WORK REQUIRED: Below are records; quote them exactly from the first line through the line that contains "localparam logic [7:0] SERIAL_ROUTE_MASK".

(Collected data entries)
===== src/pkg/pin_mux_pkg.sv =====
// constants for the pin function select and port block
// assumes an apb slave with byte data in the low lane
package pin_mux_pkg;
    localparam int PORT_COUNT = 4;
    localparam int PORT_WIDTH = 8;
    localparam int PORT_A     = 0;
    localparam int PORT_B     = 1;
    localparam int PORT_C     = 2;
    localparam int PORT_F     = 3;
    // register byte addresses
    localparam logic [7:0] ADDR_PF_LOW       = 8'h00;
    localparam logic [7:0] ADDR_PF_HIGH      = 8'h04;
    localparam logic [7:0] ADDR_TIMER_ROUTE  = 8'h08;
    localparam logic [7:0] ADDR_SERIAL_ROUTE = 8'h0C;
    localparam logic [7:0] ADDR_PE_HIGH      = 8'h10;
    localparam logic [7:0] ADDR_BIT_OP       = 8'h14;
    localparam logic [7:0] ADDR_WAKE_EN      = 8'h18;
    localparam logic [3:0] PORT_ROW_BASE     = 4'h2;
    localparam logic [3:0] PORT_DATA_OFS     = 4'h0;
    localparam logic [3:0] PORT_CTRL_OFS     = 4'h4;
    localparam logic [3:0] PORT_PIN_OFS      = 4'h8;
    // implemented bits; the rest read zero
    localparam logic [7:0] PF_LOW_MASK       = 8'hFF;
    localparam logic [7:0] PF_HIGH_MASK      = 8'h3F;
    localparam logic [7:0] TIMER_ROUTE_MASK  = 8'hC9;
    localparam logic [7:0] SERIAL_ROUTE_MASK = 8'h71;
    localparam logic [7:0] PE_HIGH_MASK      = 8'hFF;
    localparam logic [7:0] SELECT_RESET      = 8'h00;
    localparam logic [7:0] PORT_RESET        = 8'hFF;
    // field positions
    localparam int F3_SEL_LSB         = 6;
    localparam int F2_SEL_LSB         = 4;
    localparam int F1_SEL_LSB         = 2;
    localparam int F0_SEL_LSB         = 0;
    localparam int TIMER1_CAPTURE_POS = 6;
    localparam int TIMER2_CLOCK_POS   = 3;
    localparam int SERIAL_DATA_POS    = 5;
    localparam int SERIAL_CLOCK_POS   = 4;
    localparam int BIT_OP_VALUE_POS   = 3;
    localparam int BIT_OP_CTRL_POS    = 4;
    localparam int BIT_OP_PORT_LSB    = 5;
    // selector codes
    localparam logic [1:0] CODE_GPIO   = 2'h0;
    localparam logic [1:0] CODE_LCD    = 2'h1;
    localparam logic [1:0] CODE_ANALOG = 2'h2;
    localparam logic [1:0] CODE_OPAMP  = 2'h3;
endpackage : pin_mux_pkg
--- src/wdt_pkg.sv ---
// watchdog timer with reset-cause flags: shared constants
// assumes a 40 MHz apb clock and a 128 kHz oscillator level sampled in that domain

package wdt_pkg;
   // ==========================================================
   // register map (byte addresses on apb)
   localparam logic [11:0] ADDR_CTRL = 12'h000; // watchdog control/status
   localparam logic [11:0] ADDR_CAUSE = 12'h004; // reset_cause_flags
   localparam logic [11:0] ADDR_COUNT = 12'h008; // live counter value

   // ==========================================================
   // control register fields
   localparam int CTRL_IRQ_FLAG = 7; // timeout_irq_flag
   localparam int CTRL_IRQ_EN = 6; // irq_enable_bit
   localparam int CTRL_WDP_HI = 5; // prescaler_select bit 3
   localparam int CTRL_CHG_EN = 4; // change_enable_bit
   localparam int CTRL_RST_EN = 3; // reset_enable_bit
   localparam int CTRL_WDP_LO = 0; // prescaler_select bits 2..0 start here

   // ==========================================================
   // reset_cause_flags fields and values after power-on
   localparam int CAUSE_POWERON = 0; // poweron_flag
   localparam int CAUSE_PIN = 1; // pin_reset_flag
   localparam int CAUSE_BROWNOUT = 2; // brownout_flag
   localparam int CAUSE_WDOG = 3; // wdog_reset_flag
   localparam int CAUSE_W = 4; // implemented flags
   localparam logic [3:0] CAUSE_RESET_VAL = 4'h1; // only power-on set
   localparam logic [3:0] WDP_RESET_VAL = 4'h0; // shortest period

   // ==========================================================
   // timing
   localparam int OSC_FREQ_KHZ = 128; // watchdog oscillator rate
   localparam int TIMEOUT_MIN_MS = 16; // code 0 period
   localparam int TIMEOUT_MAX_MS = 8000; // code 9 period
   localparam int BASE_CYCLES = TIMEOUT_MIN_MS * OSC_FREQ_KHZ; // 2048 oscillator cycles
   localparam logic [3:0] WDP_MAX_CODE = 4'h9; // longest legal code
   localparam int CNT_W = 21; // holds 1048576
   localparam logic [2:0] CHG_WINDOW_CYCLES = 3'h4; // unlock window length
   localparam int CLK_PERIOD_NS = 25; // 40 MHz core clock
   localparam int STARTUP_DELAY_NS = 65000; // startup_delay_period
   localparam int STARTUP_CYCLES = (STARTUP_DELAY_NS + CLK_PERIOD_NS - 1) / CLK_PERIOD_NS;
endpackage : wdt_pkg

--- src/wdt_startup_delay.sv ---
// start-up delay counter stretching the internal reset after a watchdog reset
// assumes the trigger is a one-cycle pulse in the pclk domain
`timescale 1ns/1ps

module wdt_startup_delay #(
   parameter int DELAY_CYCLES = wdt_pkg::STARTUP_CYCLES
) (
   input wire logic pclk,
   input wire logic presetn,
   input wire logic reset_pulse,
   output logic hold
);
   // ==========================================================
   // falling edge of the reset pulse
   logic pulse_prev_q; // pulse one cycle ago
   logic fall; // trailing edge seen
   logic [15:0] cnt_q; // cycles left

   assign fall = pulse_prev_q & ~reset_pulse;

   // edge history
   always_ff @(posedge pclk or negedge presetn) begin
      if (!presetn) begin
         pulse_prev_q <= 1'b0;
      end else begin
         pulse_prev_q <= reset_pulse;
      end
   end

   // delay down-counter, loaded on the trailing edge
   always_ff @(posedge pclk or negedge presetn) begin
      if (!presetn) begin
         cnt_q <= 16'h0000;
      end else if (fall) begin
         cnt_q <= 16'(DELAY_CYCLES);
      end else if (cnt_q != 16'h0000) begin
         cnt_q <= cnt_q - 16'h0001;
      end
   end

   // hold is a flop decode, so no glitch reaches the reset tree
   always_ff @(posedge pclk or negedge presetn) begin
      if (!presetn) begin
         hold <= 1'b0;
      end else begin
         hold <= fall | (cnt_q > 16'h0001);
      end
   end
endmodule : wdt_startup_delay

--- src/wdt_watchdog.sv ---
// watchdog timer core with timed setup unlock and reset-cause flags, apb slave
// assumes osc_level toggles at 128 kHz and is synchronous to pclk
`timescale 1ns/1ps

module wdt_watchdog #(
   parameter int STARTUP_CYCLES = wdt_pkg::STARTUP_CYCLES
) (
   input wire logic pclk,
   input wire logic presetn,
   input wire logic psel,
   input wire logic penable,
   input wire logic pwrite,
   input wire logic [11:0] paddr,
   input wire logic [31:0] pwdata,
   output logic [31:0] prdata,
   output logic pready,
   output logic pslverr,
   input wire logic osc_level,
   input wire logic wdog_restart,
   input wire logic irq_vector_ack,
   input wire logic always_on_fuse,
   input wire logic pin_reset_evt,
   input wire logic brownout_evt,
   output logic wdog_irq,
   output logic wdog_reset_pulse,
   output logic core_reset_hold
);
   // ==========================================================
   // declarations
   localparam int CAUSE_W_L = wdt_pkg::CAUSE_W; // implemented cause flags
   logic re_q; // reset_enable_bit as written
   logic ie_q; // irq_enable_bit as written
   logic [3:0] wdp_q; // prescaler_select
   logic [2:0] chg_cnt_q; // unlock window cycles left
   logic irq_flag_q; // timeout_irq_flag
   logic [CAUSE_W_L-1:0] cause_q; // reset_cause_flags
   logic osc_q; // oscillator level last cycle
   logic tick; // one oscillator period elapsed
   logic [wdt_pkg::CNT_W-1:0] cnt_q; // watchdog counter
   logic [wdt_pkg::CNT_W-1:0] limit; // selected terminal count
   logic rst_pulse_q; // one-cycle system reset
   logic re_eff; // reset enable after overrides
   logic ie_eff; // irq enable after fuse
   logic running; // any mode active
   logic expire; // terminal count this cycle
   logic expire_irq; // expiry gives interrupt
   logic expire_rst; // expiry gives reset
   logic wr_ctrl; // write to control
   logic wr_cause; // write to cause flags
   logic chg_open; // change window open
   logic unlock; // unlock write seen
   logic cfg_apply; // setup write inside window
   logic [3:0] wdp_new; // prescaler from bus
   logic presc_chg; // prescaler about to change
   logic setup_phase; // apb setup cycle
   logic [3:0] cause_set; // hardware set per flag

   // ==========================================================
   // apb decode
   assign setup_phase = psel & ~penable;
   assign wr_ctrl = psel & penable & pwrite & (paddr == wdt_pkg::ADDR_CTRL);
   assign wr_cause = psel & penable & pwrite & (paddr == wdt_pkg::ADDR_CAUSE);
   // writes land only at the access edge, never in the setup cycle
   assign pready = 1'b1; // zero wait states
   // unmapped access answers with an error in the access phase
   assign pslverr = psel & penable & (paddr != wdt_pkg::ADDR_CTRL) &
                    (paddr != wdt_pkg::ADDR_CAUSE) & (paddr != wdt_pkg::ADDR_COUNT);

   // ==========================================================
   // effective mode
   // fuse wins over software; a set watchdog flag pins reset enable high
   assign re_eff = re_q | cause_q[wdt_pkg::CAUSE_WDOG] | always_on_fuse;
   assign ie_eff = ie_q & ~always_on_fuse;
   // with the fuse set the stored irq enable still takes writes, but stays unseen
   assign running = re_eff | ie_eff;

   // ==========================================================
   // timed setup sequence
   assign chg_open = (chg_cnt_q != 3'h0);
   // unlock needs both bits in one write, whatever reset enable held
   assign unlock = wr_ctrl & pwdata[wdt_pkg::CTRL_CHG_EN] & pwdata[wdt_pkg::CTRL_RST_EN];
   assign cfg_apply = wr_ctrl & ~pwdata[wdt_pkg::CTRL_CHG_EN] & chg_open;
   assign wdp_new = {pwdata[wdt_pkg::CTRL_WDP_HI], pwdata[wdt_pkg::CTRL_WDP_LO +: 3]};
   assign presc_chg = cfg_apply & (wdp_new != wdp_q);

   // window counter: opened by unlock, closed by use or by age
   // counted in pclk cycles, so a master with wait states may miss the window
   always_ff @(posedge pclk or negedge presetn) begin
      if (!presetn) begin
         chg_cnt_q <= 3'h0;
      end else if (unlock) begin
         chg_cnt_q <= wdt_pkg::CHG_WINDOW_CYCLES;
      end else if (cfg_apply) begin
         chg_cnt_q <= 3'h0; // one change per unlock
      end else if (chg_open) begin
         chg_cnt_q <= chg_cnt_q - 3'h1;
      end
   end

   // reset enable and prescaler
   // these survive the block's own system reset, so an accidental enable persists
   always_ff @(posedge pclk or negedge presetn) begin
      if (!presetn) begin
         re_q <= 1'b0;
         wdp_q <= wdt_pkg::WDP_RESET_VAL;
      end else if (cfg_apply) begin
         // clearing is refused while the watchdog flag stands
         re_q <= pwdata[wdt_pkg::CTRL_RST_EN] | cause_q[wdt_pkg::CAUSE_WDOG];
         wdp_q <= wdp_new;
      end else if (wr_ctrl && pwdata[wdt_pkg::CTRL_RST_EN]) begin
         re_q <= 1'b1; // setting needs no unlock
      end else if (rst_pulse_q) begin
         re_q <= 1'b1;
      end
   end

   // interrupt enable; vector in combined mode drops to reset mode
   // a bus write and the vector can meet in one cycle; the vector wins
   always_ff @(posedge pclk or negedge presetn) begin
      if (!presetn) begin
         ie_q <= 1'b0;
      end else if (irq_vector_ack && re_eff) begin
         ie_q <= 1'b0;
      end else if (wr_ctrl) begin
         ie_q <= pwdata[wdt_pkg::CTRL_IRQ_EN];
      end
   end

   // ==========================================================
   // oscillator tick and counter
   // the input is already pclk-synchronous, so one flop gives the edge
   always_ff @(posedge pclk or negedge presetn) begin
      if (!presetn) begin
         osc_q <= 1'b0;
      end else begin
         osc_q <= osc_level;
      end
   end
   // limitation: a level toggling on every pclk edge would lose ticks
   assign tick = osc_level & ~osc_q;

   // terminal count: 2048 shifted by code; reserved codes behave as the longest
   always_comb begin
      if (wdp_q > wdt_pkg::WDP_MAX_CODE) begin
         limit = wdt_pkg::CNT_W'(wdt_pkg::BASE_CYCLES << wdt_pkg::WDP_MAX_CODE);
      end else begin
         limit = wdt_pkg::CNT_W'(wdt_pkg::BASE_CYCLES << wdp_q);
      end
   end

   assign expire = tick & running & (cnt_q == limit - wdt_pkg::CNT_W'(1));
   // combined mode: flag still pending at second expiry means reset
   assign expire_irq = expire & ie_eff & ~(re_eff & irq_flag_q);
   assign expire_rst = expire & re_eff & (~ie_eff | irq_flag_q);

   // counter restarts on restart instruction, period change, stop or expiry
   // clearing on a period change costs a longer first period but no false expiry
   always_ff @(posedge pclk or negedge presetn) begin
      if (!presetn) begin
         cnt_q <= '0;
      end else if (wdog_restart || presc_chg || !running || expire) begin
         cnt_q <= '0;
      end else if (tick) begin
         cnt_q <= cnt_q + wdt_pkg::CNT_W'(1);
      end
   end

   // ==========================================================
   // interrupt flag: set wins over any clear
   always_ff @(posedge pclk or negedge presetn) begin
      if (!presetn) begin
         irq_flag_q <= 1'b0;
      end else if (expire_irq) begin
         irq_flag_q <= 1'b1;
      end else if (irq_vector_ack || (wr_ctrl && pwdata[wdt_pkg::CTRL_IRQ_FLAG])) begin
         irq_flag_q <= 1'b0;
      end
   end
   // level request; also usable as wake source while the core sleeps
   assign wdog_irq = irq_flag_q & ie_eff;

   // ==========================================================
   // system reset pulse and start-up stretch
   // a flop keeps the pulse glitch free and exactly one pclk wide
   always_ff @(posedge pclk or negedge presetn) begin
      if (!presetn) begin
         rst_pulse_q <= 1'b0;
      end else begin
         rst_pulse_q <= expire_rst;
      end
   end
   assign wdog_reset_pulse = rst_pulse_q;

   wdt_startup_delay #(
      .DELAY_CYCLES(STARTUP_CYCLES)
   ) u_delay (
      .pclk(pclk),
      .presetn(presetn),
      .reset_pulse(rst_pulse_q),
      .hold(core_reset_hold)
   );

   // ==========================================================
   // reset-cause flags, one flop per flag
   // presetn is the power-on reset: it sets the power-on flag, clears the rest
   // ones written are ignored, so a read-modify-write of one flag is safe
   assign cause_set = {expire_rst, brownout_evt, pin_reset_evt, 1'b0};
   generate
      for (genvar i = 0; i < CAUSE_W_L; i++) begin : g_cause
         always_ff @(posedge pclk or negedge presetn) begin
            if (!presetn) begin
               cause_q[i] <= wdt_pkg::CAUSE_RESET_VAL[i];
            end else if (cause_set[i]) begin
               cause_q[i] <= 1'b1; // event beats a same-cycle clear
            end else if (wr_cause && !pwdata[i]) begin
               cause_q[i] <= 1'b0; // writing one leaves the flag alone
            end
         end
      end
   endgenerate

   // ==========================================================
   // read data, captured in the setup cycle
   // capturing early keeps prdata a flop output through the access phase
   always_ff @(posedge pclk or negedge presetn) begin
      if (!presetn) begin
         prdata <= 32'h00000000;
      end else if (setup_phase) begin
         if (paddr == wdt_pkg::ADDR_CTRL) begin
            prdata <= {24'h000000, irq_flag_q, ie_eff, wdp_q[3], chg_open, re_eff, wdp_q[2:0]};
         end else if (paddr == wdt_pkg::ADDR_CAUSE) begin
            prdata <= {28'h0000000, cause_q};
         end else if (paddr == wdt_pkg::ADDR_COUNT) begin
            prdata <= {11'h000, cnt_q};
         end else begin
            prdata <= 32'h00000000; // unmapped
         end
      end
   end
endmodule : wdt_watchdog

SOLUTION TO THE EXERCISE:
===== src/pkg/pin_mux_pkg.sv =====
// constants for the pin function select and port block
// assumes an apb slave with byte data in the low lane
package pin_mux_pkg;
    localparam int PORT_COUNT = 4;
    localparam int PORT_WIDTH = 8;
    localparam int PORT_A     = 0;
    localparam int PORT_B     = 1;
    localparam int PORT_C     = 2;
    localparam int PORT_F     = 3;
    // register byte addresses
    localparam logic [7:0] ADDR_PF_LOW       = 8'h00;
    localparam logic [7:0] ADDR_PF_HIGH      = 8'h04;
    localparam logic [7:0] ADDR_TIMER_ROUTE  = 8'h08;
    localparam logic [7:0] ADDR_SERIAL_ROUTE = 8'h0C;
    localparam logic [7:0] ADDR_PE_HIGH      = 8'h10;
    localparam logic [7:0] ADDR_BIT_OP       = 8'h14;
    localparam logic [7:0] ADDR_WAKE_EN      = 8'h18;
    localparam logic [3:0] PORT_ROW_BASE     = 4'h2;
    localparam logic [3:0] PORT_DATA_OFS     = 4'h0;
    localparam logic [3:0] PORT_CTRL_OFS     = 4'h4;
    localparam logic [3:0] PORT_PIN_OFS      = 4'h8;
    // implemented bits; the rest read zero
    localparam logic [7:0] PF_LOW_MASK       = 8'hFF;
    localparam logic [7:0] PF_HIGH_MASK      = 8'h3F;
    localparam logic [7:0] TIMER_ROUTE_MASK  = 8'hC9;
    localparam logic [7:0] SERIAL_ROUTE_MASK = 8'h71;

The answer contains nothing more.